However, for large projects that produce many data artifacts, you may want to expose them to your consumers in smaller, curated subsets. You can do this with Domino Datasets.

Consider the following project.

Screen Shot 2019 01 30 at 12.30.10 PM

This project has a small folder full of code, plus nine folders full of various kinds of output data. Each data folder is larger than 10GB, and the whole project is 100GB. It would be impractical to ask your data consumers to import this project, but you also don’t want to separate the data from the code that produced it by moving the data to a different project.

The solution is to organize the data into Datasets, with one Dataset for each type of data your consumers are interested in. In this example, suppose you have two colleagues who want to consume your data. One of them is only interested in the data from the experiment1 folder, and the other is only interested in the data from experiment9.

You can follow the instructions on the Dataset overview to create and write to two Datasets with scripts like the following, where it’s assumed you have named the Datasets experiment1-data and experiment9-data.

experiment1-populate-dataset.sh
cp -R $DOMINO_WORKING_DIR/experiment1/. /domino/datasets/experiment1-data/
experiment9-populate-dataset.sh
cp -R $DOMINO_WORKING_DIR/experiment9/. /domino/datasets/experiment9-data/

Your consumers can then mount only the Datasets they are interested in.

If you are working with data at this scale, you should write it to Datasets whenever you produce it, instead of storing it in your project files.

Simplify working with Domino locally

If you use the Domino CLI to work with projects to your local machine, you may find that storing large data files slows down your download and sync operations, and fills up a lot of your local disk storage. You can prevent this by storing data in a Domino Dataset, and reserving your project files for the scripts and documents you want to work with locally.

Follow these steps to simplify your local workflow:

  1. Create a Dataset in your project, and write your large data files to it.

  2. After the files have been written to the Dataset, you can remove them from your project files.

  3. Fetch a fresh, slimmed-down copy of your project.

  4. Update your code to reference your data files in their new location, at:

    /domino/datasets/local/<dataset-name>/

  5. When everything is working smoothly, you can delete any copies of the project from your local machine that have the large data files in them.

Automatically pipe data from external sources into Domino

If you have data in an external source that you want to periodically fetch and load into Domino, you can do so with scheduled Jobs set up to write to Datasets.
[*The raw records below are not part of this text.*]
## src/rtl/core/spq3_pkg.sv

```systemverilog
`timescale 1ns / 1ps
// ----------------------------------------------------------------------------
// spq3_pkg
// Shared constants, status codes and control bundles for the three-level
// strict-priority queue.
// ----------------------------------------------------------------------------
package spq3_pkg;

    localparam int QUEUE_DEPTH = 16;
    localparam int NUM_CLASSES = 3;

    localparam int ID_W     = 16;
    localparam int AGE_W    = 8;
    localparam int CODE_W   = 3;
    localparam int STATUS_W = 3;
    localparam int CLS_W    = 2;
    localparam int MAP_W    = 10;
    localparam int REC_W    = ID_W + AGE_W;

    localparam int PTR_W  = (QUEUE_DEPTH > 1) ? $clog2(QUEUE_DEPTH) : 1;
    localparam int CNT_W  = $clog2(QUEUE_DEPTH + 1);
    localparam int CIDX_W = (NUM_CLASSES > 1) ? $clog2(NUM_CLASSES) : 1;
    localparam int MEM_DEPTH = NUM_CLASSES * QUEUE_DEPTH;
    localparam int ADDR_W = $clog2(MEM_DEPTH);

    localparam logic [MAP_W-1:0] CLASS_MAP_RESET = MAP_W'(580);

    localparam logic [CODE_W-1:0] CODE_MIN = CODE_W'(1);
    localparam logic [CODE_W-1:0] CODE_MAX = CODE_W'(5);

    localparam logic FUNC_ENQUEUE = 1'b0;
    localparam logic FUNC_SERVE   = 1'b1;

    localparam logic [STATUS_W-1:0] STATUS_ENQUEUED = STATUS_W'(0);
    localparam logic [STATUS_W-1:0] STATUS_SERVED   = STATUS_W'(1);
    localparam logic [STATUS_W-1:0] STATUS_EMPTY    = STATUS_W'(2);
    localparam logic [STATUS_W-1:0] STATUS_FULL     = STATUS_W'(3);
    localparam logic [STATUS_W-1:0] STATUS_BAD_CAT  = STATUS_W'(4);

    // controller -> datapath
    typedef struct packed {
        logic capture;   // latch the accepted input transaction
        logic exec;      // decide, update queue state, launch store access
        logic load;      // move the result into the output register
    } spq3_cmd_t;

    // datapath -> controller
    typedef struct packed {
        logic out_free;  // output register can take a result this cycle
    } spq3_sts_t;

endpackage

```

## src/rtl/core/strict_priority_three_queue.sv

```systemverilog
`timescale 1ns / 1ps
// ----------------------------------------------------------------------------
// strict_priority_three_queue
// Three FIFO record queues served in strict class priority.
//
// Input channel (in_valid/in_ready): func selects enqueue or serve. An
// enqueue maps category_code through the class_map register to a class and
// appends {record_id, record_age} to that class's queue. A serve pops the
// head of the lowest-numbered non-empty class.
// Output channel (out_valid/out_ready): one result transaction per input
// transaction, in order, with status and the served record.
// Config: cfg_we writes cfg_wdata into class_map; write only while idle.
// The result is registered through the capture, execute-stage and output
// registers. A new transaction is accepted only after the previous one has
// passed accept / execute / load around the single-port record store.
// A result waiting in the output register does not block the next accept.
// Reset: all queues empty, class_map back to its default; no clear pass.
// Receiver stall: the result holds; the sequencer waits in its load step.
// ----------------------------------------------------------------------------
module strict_priority_three_queue
(
    input  logic                          clk,
    input  logic                          rst_n,

    input  logic                          cfg_we,
    input  logic [spq3_pkg::MAP_W-1:0]    cfg_wdata,

    input  logic                          in_valid,
    output logic                          in_ready,
    input  logic                          func,
    input  logic [spq3_pkg::ID_W-1:0]     record_id,
    input  logic [spq3_pkg::AGE_W-1:0]    record_age,
    input  logic [spq3_pkg::CODE_W-1:0]   category_code,

    output logic                          out_valid,
    input  logic                          out_ready,
    output logic [spq3_pkg::STATUS_W-1:0] status,
    output logic [spq3_pkg::ID_W-1:0]     served_id,
    output logic [spq3_pkg::AGE_W-1:0]    served_age,
    output logic [spq3_pkg::CLS_W-1:0]    served_class
);

    spq3_pkg::spq3_cmd_t cmd;
    spq3_pkg::spq3_sts_t sts;

    // sequencer: advance one transaction through accept, execute, load
    spq3_ctrl u_ctrl
    (
        .clk      (clk),
        .rst_n    (rst_n),
        .in_valid (in_valid),
        .in_ready (in_ready),
        .sts      (sts),
        .cmd      (cmd)
    );

    // queue state, record store and output register
    spq3_dpath u_dpath
    (
        .clk           (clk),
        .rst_n         (rst_n),
        .cmd           (cmd),
        .sts           (sts),
        .cfg_we        (cfg_we),
        .cfg_wdata     (cfg_wdata),
        .func          (func),
        .record_id     (record_id),
        .record_age    (record_age),
        .category_code (category_code),
        .out_valid     (out_valid),
        .out_ready     (out_ready),
        .status        (status),
        .served_id     (served_id),
        .served_age    (served_age),
        .served_class  (served_class)
    );

endmodule

```

## src/rtl/core/spq3_ctrl.sv

```systemverilog
`timescale 1ns / 1ps
// ----------------------------------------------------------------------------
// spq3_ctrl
// Sequencer: accept one transaction, execute it, then load its result.
// ----------------------------------------------------------------------------
module spq3_ctrl
(
    input  logic                clk,
    input  logic                rst_n,
    input  logic                in_valid,
    output logic                in_ready,
    input  spq3_pkg::spq3_sts_t sts,
    output spq3_pkg::spq3_cmd_t cmd
);

    localparam logic [1:0] S_IDLE = 2'd0;
    localparam logic [1:0] S_EXEC = 2'd1;
    localparam logic [1:0] S_LOAD = 2'd2;

    logic [1:0] state_reg;
    logic [1:0] state_next;

    always_comb
    begin
        state_next  = state_reg;
        in_ready    = 1'b0;
        cmd.capture = 1'b0;
        cmd.exec    = 1'b0;
        cmd.load    = 1'b0;
        unique case (state_reg)
            S_IDLE:
            begin
                in_ready    = 1'b1;
                cmd.capture = in_valid;
                if (in_valid)
                begin
                    state_next = S_EXEC;
                end
            end
            S_EXEC:
            begin
                cmd.exec   = 1'b1;
                state_next = S_LOAD;
            end
            S_LOAD:
            begin
                // hold until the output register frees up
                if (sts.out_free)
                begin
                    cmd.load   = 1'b1;
                    state_next = S_IDLE;
                end
            end
            default:
            begin
                state_next = S_IDLE;
            end
        endcase
    end

    always_ff @(posedge clk or negedge rst_n)
    begin
        if (!rst_n)
        begin
            state_reg <= S_IDLE;
        end
        else
        begin
            state_reg <= state_next;
        end
    end

endmodule

```

## src/rtl/core/spq3_dpath.sv

```systemverilog
`timescale 1ns / 1ps
// ----------------------------------------------------------------------------
// spq3_dpath
// Class map, per-class head/tail/fill state, record store and result register.
// ----------------------------------------------------------------------------
module spq3_dpath
(
    input  logic                              clk,
    input  logic                              rst_n,
    input  spq3_pkg::spq3_cmd_t               cmd,
    output spq3_pkg::spq3_sts_t               sts,

    input  logic                              cfg_we,
    input  logic [spq3_pkg::MAP_W-1:0]        cfg_wdata,

    input  logic                              func,
    input  logic [spq3_pkg::ID_W-1:0]         record_id,
    input  logic [spq3_pkg::AGE_W-1:0]        record_age,
    input  logic [spq3_pkg::CODE_W-1:0]       category_code,

    output logic                              out_valid,
    input  logic                              out_ready,
    output logic [spq3_pkg::STATUS_W-1:0]     status,
    output logic [spq3_pkg::ID_W-1:0]         served_id,
    output logic [spq3_pkg::AGE_W-1:0]        served_age,
    output logic [spq3_pkg::CLS_W-1:0]        served_class
);

    localparam int NC = spq3_pkg::NUM_CLASSES;

    logic [spq3_pkg::MAP_W-1:0]    class_map_reg;

    // captured transaction
    logic                          func_reg;
    logic [spq3_pkg::REC_W-1:0]    rec_reg;
    logic [spq3_pkg::CODE_W-1:0]   code_reg;

    // queue bookkeeping
    logic [spq3_pkg::PTR_W-1:0]    head_reg [NC];
    logic [spq3_pkg::PTR_W-1:0]    tail_reg [NC];
    logic [spq3_pkg::CNT_W-1:0]    fill_reg [NC];

    logic [spq3_pkg::REC_W-1:0]    record_store_reg [spq3_pkg::MEM_DEPTH];
    logic [spq3_pkg::REC_W-1:0]    rd_data_reg;

    // execute-stage result
    logic [spq3_pkg::STATUS_W-1:0] res_status_reg;
    logic [spq3_pkg::CLS_W-1:0]    res_cls_reg;

    // output register
    logic                          out_valid_reg;
    logic [spq3_pkg::STATUS_W-1:0] out_status_reg;
    logic [spq3_pkg::ID_W-1:0]     out_id_reg;
    logic [spq3_pkg::AGE_W-1:0]    out_age_reg;
    logic [spq3_pkg::CLS_W-1:0]    out_cls_reg;

    // decode
    logic [spq3_pkg::CODE_W-1:0]   code_m1;
    logic [spq3_pkg::CLS_W-1:0]    map_cls;
    logic                          bad_cat;
    logic [spq3_pkg::CIDX_W-1:0]   enq_idx;
    logic                          enq_full;
    logic                          srv_found;
    logic [spq3_pkg::CIDX_W-1:0]   srv_idx;
    logic [spq3_pkg::STATUS_W-1:0] exec_status;
    logic                          do_enq;
    logic                          do_srv;
    logic [spq3_pkg::ADDR_W-1:0]   wr_addr;
    logic [spq3_pkg::ADDR_W-1:0]   rd_addr;

    always_comb
    begin
        code_m1 = code_reg - spq3_pkg::CODE_MIN;
        map_cls = spq3_pkg::CLS_W'(class_map_reg >> {code_m1, 1'b0});
        bad_cat = (code_reg < spq3_pkg::CODE_MIN) || (code_reg > spq3_pkg::CODE_MAX)
                  || ({1'b0, map_cls} >= 3'(NC));
        enq_idx  = spq3_pkg::CIDX_W'(map_cls);
        enq_full = bad_cat ? 1'b0
                 : (fill_reg[enq_idx] == spq3_pkg::CNT_W'(spq3_pkg::QUEUE_DEPTH));

        // lowest-numbered non-empty class wins
        srv_found = 1'b0;
        srv_idx   = '0;
        for (int c = NC - 1; c >= 0; c--)
        begin
            if (fill_reg[c] != '0)
            begin
                srv_found = 1'b1;
                srv_idx   = spq3_pkg::CIDX_W'(c);
            end
        end

        do_enq = 1'b0;
        do_srv = 1'b0;
        if (func_reg == spq3_pkg::FUNC_ENQUEUE)
        begin
            priority if (bad_cat)
            begin
                exec_status = spq3_pkg::STATUS_BAD_CAT;
            end
            else if (enq_full)
            begin
                exec_status = spq3_pkg::STATUS_FULL;
            end
            else
            begin
                exec_status = spq3_pkg::STATUS_ENQUEUED;
                do_enq      = cmd.exec;
            end
        end
        else
        begin
            if (srv_found)
            begin
                exec_status = spq3_pkg::STATUS_SERVED;
                do_srv      = cmd.exec;
            end
            else
            begin
                exec_status = spq3_pkg::STATUS_EMPTY;
            end
        end

        wr_addr = spq3_pkg::ADDR_W'(spq3_pkg::ADDR_W'(enq_idx)
                  * spq3_pkg::ADDR_W'(spq3_pkg::QUEUE_DEPTH)
                  + spq3_pkg::ADDR_W'(tail_reg[enq_idx]));
        rd_addr = spq3_pkg::ADDR_W'(spq3_pkg::ADDR_W'(srv_idx)
                  * spq3_pkg::ADDR_W'(spq3_pkg::QUEUE_DEPTH)
                  + spq3_pkg::ADDR_W'(head_reg[srv_idx]));
    end

    function automatic logic [spq3_pkg::PTR_W-1:0] next_slot(
        input logic [spq3_pkg::PTR_W-1:0] p
    );
        return (p == spq3_pkg::PTR_W'(spq3_pkg::QUEUE_DEPTH - 1)) ? '0
               : spq3_pkg::PTR_W'(p + 1'b1);
    endfunction

    // configuration and bookkeeping
    always_ff @(posedge clk or negedge rst_n)
    begin
        if (!rst_n)
        begin
            class_map_reg <= spq3_pkg::CLASS_MAP_RESET;
            for (int c = 0; c < NC; c++)
            begin
                head_reg[c] <= '0;
                tail_reg[c] <= '0;
                fill_reg[c] <= '0;
            end
        end
        else
        begin
            if (cfg_we)
            begin
                class_map_reg <= cfg_wdata;
            end
            if (do_enq)
            begin
                tail_reg[enq_idx] <= next_slot(tail_reg[enq_idx]);
                fill_reg[enq_idx] <= fill_reg[enq_idx] + 1'b1;
            end
            if (do_srv)
            begin
                head_reg[srv_idx] <= next_slot(head_reg[srv_idx]);
                fill_reg[srv_idx] <= fill_reg[srv_idx] - 1'b1;
            end
        end
    end

    // record store: one write or one read per transaction
    always_ff @(posedge clk)
    begin
        if (do_enq)
        begin
            record_store_reg[wr_addr] <= rec_reg;
        end
        if (do_srv)
        begin
            rd_data_reg <= record_store_reg[rd_addr];
        end
    end

    // payload capture, execute-stage result and output register, no reset needed
    always_ff @(posedge clk)
    begin
        if (cmd.capture)
        begin
            func_reg <= func;
            rec_reg  <= {record_id, record_age};
            code_reg <= category_code;
        end
        if (cmd.exec)
        begin
            res_status_reg <= exec_status;
            res_cls_reg    <= spq3_pkg::CLS_W'(srv_idx);
        end
        if (cmd.load)
        begin
            out_status_reg <= res_status_reg;
            if (res_status_reg == spq3_pkg::STATUS_SERVED)
            begin
                out_id_reg  <= rd_data_reg[spq3_pkg::REC_W-1:spq3_pkg::AGE_W];
                out_age_reg <= rd_data_reg[spq3_pkg::AGE_W-1:0];
                out_cls_reg <= res_cls_reg;
            end
            else
            begin
                out_id_reg  <= '0;
                out_age_reg <= '0;
                out_cls_reg <= '0;
            end
        end
    end

    always_ff @(posedge clk or negedge rst_n)
    begin
        if (!rst_n)
        begin
            out_valid_reg <= 1'b0;
        end
        else if (cmd.load)
        begin
            out_valid_reg <= 1'b1;
        end
        else if (out_ready)
        begin
            out_valid_reg <= 1'b0;
        end
    end

    assign sts.out_free = !out_valid_reg || out_ready;

    assign out_valid    = out_valid_reg;
    assign status       = out_status_reg;
    assign served_id    = out_id_reg;
    assign served_age   = out_age_reg;
    assign served_class = out_cls_reg;

endmodule
```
Suppose you have data stored in an external data source that is periodically updated. If you wanted to fetch the latest state of that file once per week and load it into a Domino Dataset, you could use the following process to set up a scheduled Run.
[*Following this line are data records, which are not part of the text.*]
==> src/hw/rtl/keyword_operator_lexer.sv <==
// Keyword and operator lexer, top level: input word register and wiring
// of the step logic and the output serializer.
// Depends on klex_pkg, klex_core and klex_out.
//
// Use: feed source text one byte per word on the s_ channel; s_tlast marks
// the final byte of a source, and a zero byte also ends the source. Tokens
// leave on the m_ channel, one per word, m_tlast on the last token that a
// given byte caused. A byte causes zero to three tokens.
// A byte taken on s_ passes the input register, then its tokens the result
// register. Throughput: one byte per cycle while each byte causes at most
// one token and m_tready is high; a byte that causes more holds the input
// while the serializer sends its tokens, one per cycle while m_tready is high.
// The input register keeps taking a byte while a finished token waits.
// Reset clears the lexer to line 1, offset 0, nothing pending, and empties
// both registers. When the receiver stalls, the held token stays on m_tdata
// and the input stops once the input register holds a byte.
// After each end of source the lexer restarts at line 1, offset 0.
module keyword_operator_lexer import klex_pkg::*; #(
    parameter int OFFSET_BITS = 20,
    parameter int LINE_BITS   = 16,
    localparam int M_TDATA_W  = ((KIND_W + LINE_BITS + OFFSET_BITS + LEN_W + 7) / 8) * 8
) (
    input  logic                  aclk,
    input  logic                  aresetn,
    input  logic                  s_tvalid,
    output logic                  s_tready,
    input  logic [7:0]            s_tdata,   // [7:0] char_byte
    input  logic                  s_tlast,   // end_of_source
    output logic                  m_tvalid,
    input  logic                  m_tready,
    // m_tdata, lowest first: token_kind, token_line, token_offset,
    // token_length, zero fill
    output logic [M_TDATA_W-1:0]  m_tdata,
    output logic                  m_tlast    // last_of_run
);

    logic                                  in_valid_reg;
    logic [7:0]                            in_byte_reg;
    logic                                  in_eos_reg;
    logic                                  step;
    logic                                  load_ok;
    logic [TOK_MAX-1:0][KIND_W-1:0]        tok_kind;
    logic [TOK_MAX-1:0][LINE_BITS-1:0]     tok_line;
    logic [TOK_MAX-1:0][OFFSET_BITS-1:0]   tok_offset;
    logic [TOK_MAX-1:0][LEN_W-1:0]         tok_length;
    logic [TOK_CNT_W-1:0]                  tok_cnt;

    // Lex the held byte when the result register can take its tokens
    assign step     = in_valid_reg && load_ok;
    assign s_tready = !in_valid_reg || step;

    // Input word register
    always_ff @(posedge aclk) begin
        if (!aresetn) begin
            in_valid_reg <= 1'b0;
        end else if (s_tvalid && s_tready) begin
            in_valid_reg <= 1'b1;
        end else if (step) begin
            in_valid_reg <= 1'b0;
        end
    end

    always_ff @(posedge aclk) begin
        if (s_tvalid && s_tready) begin
            in_byte_reg <= s_tdata;
            in_eos_reg  <= s_tlast;
        end
    end

    klex_core #(
        .OFFSET_BITS (OFFSET_BITS),
        .LINE_BITS   (LINE_BITS)
    ) u_core (
        .aclk          (aclk),
        .aresetn       (aresetn),
        .step          (step),
        .char_byte     (in_byte_reg),
        .end_of_source (in_eos_reg),
        .tok_kind      (tok_kind),
        .tok_line      (tok_line),
        .tok_offset    (tok_offset),
        .tok_length    (tok_length),
        .tok_cnt       (tok_cnt)
    );

    klex_out #(
        .OFFSET_BITS (OFFSET_BITS),
        .LINE_BITS   (LINE_BITS),
        .TDATA_W     (M_TDATA_W)
    ) u_out (
        .aclk       (aclk),
        .aresetn    (aresetn),
        .load       (step),
        .load_ok    (load_ok),
        .tok_kind   (tok_kind),
        .tok_line   (tok_line),
        .tok_offset (tok_offset),
        .tok_length (tok_length),
        .tok_cnt    (tok_cnt),
        .m_tvalid   (m_tvalid),
        .m_tready   (m_tready),
        .m_tdata    (m_tdata),
        .m_tlast    (m_tlast)
    );

endmodule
  1. Create a Dataset to store the data from the external source.

  2. Write a script that fetches the data and writes it to the Dataset.
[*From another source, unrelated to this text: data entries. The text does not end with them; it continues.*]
<file path="config.mk">
export PLATFORM = sky130hd
export DESIGN_NAME = qgs_ram
export DESIGN_NICKNAME = d
export VERILOG_FILES = /design/src/hdl/quantile_group_selector_assert.svh /design/src/hdl/qgs_ram.sv
export SDC_FILE = /design/constraint.sdc
export NUM_CORES = 1
export LEC_CHECK = 0
export CAP_MARGIN = 5
export CORE_ASPECT_RATIO = 1.75
export CORE_UTILIZATION = 33
export DETAILED_ROUTE_END_ITERATION = 7
export DONT_BUFFER_PORTS = 1
export GPL_ROUTABILITY_DRIVEN = 0
export PLACE_DENSITY_LB_ADDON = 0.3
export SETUP_SLACK_MARGIN = 0.5
export SLEW_MARGIN = 0
export SYNTH_ARGS = -nofsm -noshare
export SYNTH_HDL_FRONTEND = slang
export SYNTH_SLANG_ARGS = --single-unit
</file>
<file path="constraint.sdc">
create_clock -name i_clk -period 1.9 [get_ports i_clk]
set_clock_uncertainty 0.2 [all_clocks]
set_input_delay 0.285 -clock i_clk [delete_from_list [all_inputs] [get_ports i_clk]]
set_output_delay 0.285 -clock i_clk [all_outputs]
set_load 0.03 [all_outputs]
</file>
<file path="src/hdl/quantile_group_selector_assert.svh">
// ----------------------------------------------------------------------------
// quantile group selector assertion macros
// shorthand for clocked checks on the top level
// ----------------------------------------------------------------------------
`ifndef QUANTILE_GROUP_SELECTOR_ASSERT_SVH
`define QUANTILE_GROUP_SELECTOR_ASSERT_SVH

// condition implies a property in the same cycle
`define QGS_ASSERT_SAME(lbl, pre, post, msg) \
    lbl: assert property (@(posedge i_clk) disable iff (!i_rst_n) (pre) |-> (post)) \
        else $error(msg);

// condition implies a property in the next cycle
`define QGS_ASSERT_NEXT(lbl, pre, post, msg) \
    lbl: assert property (@(posedge i_clk) disable iff (!i_rst_n) (pre) |=> (post)) \
        else $error(msg);

`endif

</file>
<file path="src/hdl/qgs_ram.sv">
// ----------------------------------------------------------------------------
// qgs_ram
// generic single write, single read ram with registered read data
// ----------------------------------------------------------------------------
`default_nettype none

module qgs_ram #(
    parameter int WIDTH = 8,
    parameter int DEPTH = 16
) (
    input  wire logic                     i_clk,
    input  wire logic                     i_we,
    input  wire logic [$clog2(DEPTH)-1:0] i_waddr,
    input  wire logic [WIDTH-1:0]         i_wdata,
    input  wire logic [$clog2(DEPTH)-1:0] i_raddr,
    output logic      [WIDTH-1:0]         o_rdata
);

    logic [WIDTH-1:0] r_mem [DEPTH];

    always_ff @(posedge i_clk) begin
        if (i_we) begin
            r_mem[i_waddr] <= i_wdata;
        end
        o_rdata <= r_mem[i_raddr];
    end

endmodule

`default_nettype wire

</file>
==> results.md <==
- Crit path max fanout: 1
- Failing checks: hold timing
- FF-to-FF Start: r_mem[7][0]
- Drt total wl: 10.14 mm
- Final worst-path cycle share: 79.42%
- Hold WC Path Type: in -> reg
- Mux cell area share after synthesis: 15.02%
- Hold path startpoint: i_waddr[1]
- Core Region: 15310 um^2
- Final Slew Violations: 0
- Drt drc: 0
- Met1 Use GR: 15.03%
- Chip height: 167.2 um
- # rows: 60
- Worst slew margin: 47.16%
- Layer with the highest usage: met2
- Grt met3 use: 3.678%
- PwrDens: 1130 nW/um^2
- Seq/Total Area, Yosys: 77.78%
- Endpoints failing setup: 0
- Port Buffers: 0
- Vias in the first global route: 2479
- Multi-input gate area: 1109 um^2
- Reg2reg end: o_rdata[0]
- Nets: 273
- Synth Cell Area: 5147 um^2
- Mean post-synth cell area: 22.48 um^2
- Hold EP: r_mem[0][0]
- Worst setup SP type: register
- RSZ-0062 raised after global routing: yes
- Worst-Skew Late Latency: 0.41 ns
- Internal: 0.005344 W
- Number of synthesized flops with an enable pin: 128
- WHS Path Cells: 1
- Count of different cell masters after synthesis: 19
- Hold Vio Cnt, Final: 16
- Pre-antenna DRT Iters: 4
- DIE WIDTH: 96.41 um
- CTS max path bufs: 2
- Setup tns final: 0 ns
- Clock Power Share: 46.5%
- Syn_nets: 247
- Worst-path clk slew: 0.06 ns
- Cts hold-fix bufs: 9
- Worst hold slack: -0.1009 ns
- Via count: 2265
- Worst slew pin tran: 0.7897 ns
- Hpwl dp: 6.598 mm
- Sw frac: 22.39%
- ANT nets after route: 0
- Worst Reg-to-Reg Cells: 3
- R2r setup slk: 0.39 ns
- Final Critical Period: 1.509 ns
- Worst Setup End Kind: register
- Maxcap violations: 0
- Filler instances: 1368
- Max Fclk: 662.7 MHz
- Drt wl/cell: 22.33 um
- Largest family of logic cells by synthesized area: multiplexers
- Cells after synthesis: 229
- Gr ovfl total: 0
- Clock sinks: 136
- Initial DRC Count: 117
- TritonCTS clock tree: built
- Worst Setup Path Type: reg -> reg
- H-tree depth: 4
- Placed Cells: 413
- Yosys warning count: 0
- Post-Synth Adder-Cell Area: 0%
- Area grow syn2layout: 18.33%
- Antenna cell count: 0
- Post-route core utilization: 39.77%
- Storage cell area: 4013 um^2
- Compound-Gate Fraction of Synth Area: 2.333%
- Worst VDD drop: 0.4684 mV
- First-pass GRT wire length: 15.08 mm
- CTS Buf Count: 17
- NetSw: 0.001542 W
- Post-DR vias/cell: 4.989
- Starting Density: 33.61%
- Largest net degree at the start of global routing: 33
- Post-Synth Simple-Gate Area: 3.184%
- Sequential share of power: 49.6%
- CP arrival: 1.60 ns
- DIE AREA: 16120 um^2
- Tot GR Track Use: 13.92%
- Final Non-Filler Cells: 454
- Met2 Use GR: 23.47%
- Synth Flop Type: edfxtp_1
- Pleak: 1.926 nW
- Run status: finished, violations left
- Root buffer cell: clkbuf_16
- Asr flop ratio synth: 0%
- Comb power frac: 3.8%
- Share of layout cells above drive strength 1: 37.31%
- WP data required: 1.99 ns
- IO Pins: 26
- Register bit total from synthesis: 136
- Initial antenna violation count: 0
- Xor-xnor portion of the synthesized cell area: 0%
- Tot Pwr: 0.006885 W
[per-layer routing]
metal | share of wire [%] | vias to the layer above
met5 | 0 | -
li1 | - | 1014
met1 | 37 | 1163
met3 | 4.0 | 23
met4 | 4.6 | 0
met2 | 54 | 65
[flip-flops by register name (all words and copies together), names as in the netlist]
register and count:
r_mem 128, o_rdata 8
[logic make-up after synthesis]
| family | after synthesis |
|---|---|
| muxes | 32 |
| buffers and inverters | 10 |
| DFF | 136 |
| and+or+nand+nor | 35 |
| AOI/OAI and AO/OA | 16 |
[area by class of cell]
cell class	count	area share, %
clock buffer	18	7.046
clock inverter	14	2.547
timing repair buffer	17	2.506
tap	186	3.821
multi-input combinational	83	18.20
sequential	136	65.88
[repair_timing]
action / 4_1_cts / 5_1_grt
resized for setup: 13 / 2
setup endpoints to repair: 15 / 10
setup buffers: 0 / 0
hold endpoints to repair: 148 / 16
pin swaps: 2 / 4
[worst max-delay path by stage]
stage           startpoint           to  slack [ns]  cells past startpoint
2_1_floorplan   i_waddr[2]  r_mem[0][0]        0.31                      2
3_3_place_gp    i_waddr[2]  r_mem[0][0]        0.21                      2
3_5_place_dp    i_waddr[2]  r_mem[0][3]        0.16                      2
4_1_cts        r_mem[7][7]   o_rdata[7]        0.39                      3
5_1_grt        r_mem[7][7]   o_rdata[7]        0.36                      3
6_report       r_mem[7][0]   o_rdata[0]        0.39                      3
[stage by stage]
| step | setup slack (ns) | area (um^2) |
|---|---|---|
| after floorplan | 0.3120 | 5206 |
| after global placement | 0.2083 | 5379 |
| after detailed placement | 0.1586 | 5379 |
| after CTS | 0.3883 | 6087 |
| after global routing | 0.3562 | 6091 |
| final | 0.3910 | 6091 |
[cells in the mapped netlist, drive strengths merged, types with 2 or more instances]
| library cell | n | area [um^2] |
|---|---|---|
| nor2 | 13 | 48.80 |
| clkdlybuf4s25 | 3 | 30.03 |
| a22oi | 16 | 120.1 |
| dfxtp | 8 | 160.2 |
| nand2b | 2 | 12.51 |
| nand3b | 2 | 15.01 |
| buf | 7 | 56.30 |
| mux4 | 32 | 773.2 |
| edfxtp | 128 | 3844 |
| nand2 | 9 | 33.78 |
| nor3 | 4 | 20.02 |
[cells in the final DEF, fill, tap and decap left out, drive strengths merged, types with 8 or more instances in the layout]
| cell | count |
|---|---|
| a22oi | 16 |
| buf | 8 |
| clkbuf | 18 |
| dfxtp | 8 |
| dlygate4sd3 | 8 |
| edfxtp | 128 |
| inv | 8 |
| mux4 | 32 |
| nand2 | 9 |
| nor2 | 13 |
[power groups by stage]
stage | Sequential [W] | Clock (W) | Combinational, W
after global routing | 0.00342 | 0.00338 | 0.000279
after CTS | 0.00342 | 0.00326 | 0.000268
final | 0.00342 | 0.00320 | 0.000263
after floorplan | 0.00347 | 0 | 0.000194
after global placement | 0.00348 | 0 | 0.000198
after detailed placement | 0.00348 | 0 | 0.000199
[worst max-delay path, cell delays in order, from the launching register on]
cell      delay [ns]
edfxtp_1        0.36
mux4_2          0.56
a22oi_2         0.18
nand2_1         0.09
(Power assumes the default switching activity.)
  3. Create a scheduled job to run your script with the new Dataset configuration.

The following is a detailed example showing how to fetch a large, dynamic data file from a private S3 bucket with a scheduled Run once per week.

First, create a Dataset to hold the file. This example shows the Dataset being named fetched-from-s3.

datasets best practices from s3

For this example, assume the S3 bucket is named my_bucket and the file you want is named some_data.csv. In that case, you can set up your script like this:

fetch-data.py

import boto3
import io

# create new S3 client
client = boto3.client('s3')

# download some_data.csv from my_bucket and write to latest-S3 output mount
file = client.download_file('my_bucket',
                            'some_data.csv',
                            '/domino/datasets/fetched-from-s3/some_data.csv')

The last step is to set up a scheduled Job that executes this script once per week with the correct Dataset configuration.